● TASK
Go through the data below and return each line where the string "layout" appears.

● Saved entries
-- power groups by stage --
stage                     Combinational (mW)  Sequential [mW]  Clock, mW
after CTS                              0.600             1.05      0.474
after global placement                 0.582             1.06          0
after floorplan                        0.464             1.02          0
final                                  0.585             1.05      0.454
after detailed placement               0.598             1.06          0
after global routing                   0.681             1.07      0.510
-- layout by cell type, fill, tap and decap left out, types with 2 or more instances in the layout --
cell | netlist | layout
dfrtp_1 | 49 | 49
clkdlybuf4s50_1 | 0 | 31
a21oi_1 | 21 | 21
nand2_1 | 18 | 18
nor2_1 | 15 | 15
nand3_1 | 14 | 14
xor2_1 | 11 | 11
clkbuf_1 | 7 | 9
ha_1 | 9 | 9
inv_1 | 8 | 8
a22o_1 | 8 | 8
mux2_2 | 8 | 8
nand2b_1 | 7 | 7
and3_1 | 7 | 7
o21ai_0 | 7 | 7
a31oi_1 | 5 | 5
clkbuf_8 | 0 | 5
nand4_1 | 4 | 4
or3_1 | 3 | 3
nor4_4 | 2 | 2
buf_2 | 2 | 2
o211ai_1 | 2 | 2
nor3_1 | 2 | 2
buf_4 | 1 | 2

...

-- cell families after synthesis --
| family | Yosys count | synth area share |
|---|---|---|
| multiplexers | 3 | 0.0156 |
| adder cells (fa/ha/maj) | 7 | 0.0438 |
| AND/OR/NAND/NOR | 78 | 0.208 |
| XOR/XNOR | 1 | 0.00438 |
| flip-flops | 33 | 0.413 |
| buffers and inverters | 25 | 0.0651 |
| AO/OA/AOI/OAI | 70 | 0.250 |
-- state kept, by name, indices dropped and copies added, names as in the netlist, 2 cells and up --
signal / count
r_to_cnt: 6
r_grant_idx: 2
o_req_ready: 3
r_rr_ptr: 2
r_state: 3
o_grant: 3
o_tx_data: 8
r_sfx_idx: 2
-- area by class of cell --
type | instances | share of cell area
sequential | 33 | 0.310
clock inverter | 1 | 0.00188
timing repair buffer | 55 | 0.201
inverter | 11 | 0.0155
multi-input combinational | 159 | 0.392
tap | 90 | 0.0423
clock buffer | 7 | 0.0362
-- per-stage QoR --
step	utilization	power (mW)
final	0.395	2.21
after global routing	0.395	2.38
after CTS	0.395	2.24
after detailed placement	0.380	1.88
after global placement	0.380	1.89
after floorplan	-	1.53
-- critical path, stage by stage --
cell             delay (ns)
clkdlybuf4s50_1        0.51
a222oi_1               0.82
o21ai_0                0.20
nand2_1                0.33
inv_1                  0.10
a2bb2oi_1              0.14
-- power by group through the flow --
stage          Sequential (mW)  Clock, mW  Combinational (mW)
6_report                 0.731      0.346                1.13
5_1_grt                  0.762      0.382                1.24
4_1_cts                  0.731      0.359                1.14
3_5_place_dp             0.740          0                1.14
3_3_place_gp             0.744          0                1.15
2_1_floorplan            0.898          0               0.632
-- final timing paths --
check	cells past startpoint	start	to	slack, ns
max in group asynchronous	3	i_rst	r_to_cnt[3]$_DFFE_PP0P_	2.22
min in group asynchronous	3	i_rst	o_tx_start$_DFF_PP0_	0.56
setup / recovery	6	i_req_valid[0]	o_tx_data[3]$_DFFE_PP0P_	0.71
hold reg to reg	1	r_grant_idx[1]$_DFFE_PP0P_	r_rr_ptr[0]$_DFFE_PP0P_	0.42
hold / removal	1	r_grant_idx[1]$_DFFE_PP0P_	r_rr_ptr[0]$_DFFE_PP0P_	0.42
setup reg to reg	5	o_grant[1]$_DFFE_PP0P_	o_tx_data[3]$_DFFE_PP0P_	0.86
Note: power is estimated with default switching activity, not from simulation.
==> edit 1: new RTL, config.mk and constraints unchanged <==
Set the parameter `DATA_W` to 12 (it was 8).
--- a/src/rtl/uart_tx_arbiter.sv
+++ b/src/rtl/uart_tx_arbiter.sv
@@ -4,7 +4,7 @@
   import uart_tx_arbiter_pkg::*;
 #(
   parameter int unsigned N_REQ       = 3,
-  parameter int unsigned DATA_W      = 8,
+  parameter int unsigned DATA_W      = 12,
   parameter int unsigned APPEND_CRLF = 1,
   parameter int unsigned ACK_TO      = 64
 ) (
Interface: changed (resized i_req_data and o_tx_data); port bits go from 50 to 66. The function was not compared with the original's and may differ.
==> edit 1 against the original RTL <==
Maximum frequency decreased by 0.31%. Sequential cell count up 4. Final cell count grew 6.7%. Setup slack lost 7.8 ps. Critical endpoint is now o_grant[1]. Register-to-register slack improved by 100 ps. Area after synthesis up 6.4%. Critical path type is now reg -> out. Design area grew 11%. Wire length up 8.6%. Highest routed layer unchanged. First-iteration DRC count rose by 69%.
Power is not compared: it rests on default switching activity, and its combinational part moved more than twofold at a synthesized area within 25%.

● YOUR RESPONSE
-- layout by cell type, fill, tap and decap left out, types with 2 or more instances in the layout --
cell | netlist | layout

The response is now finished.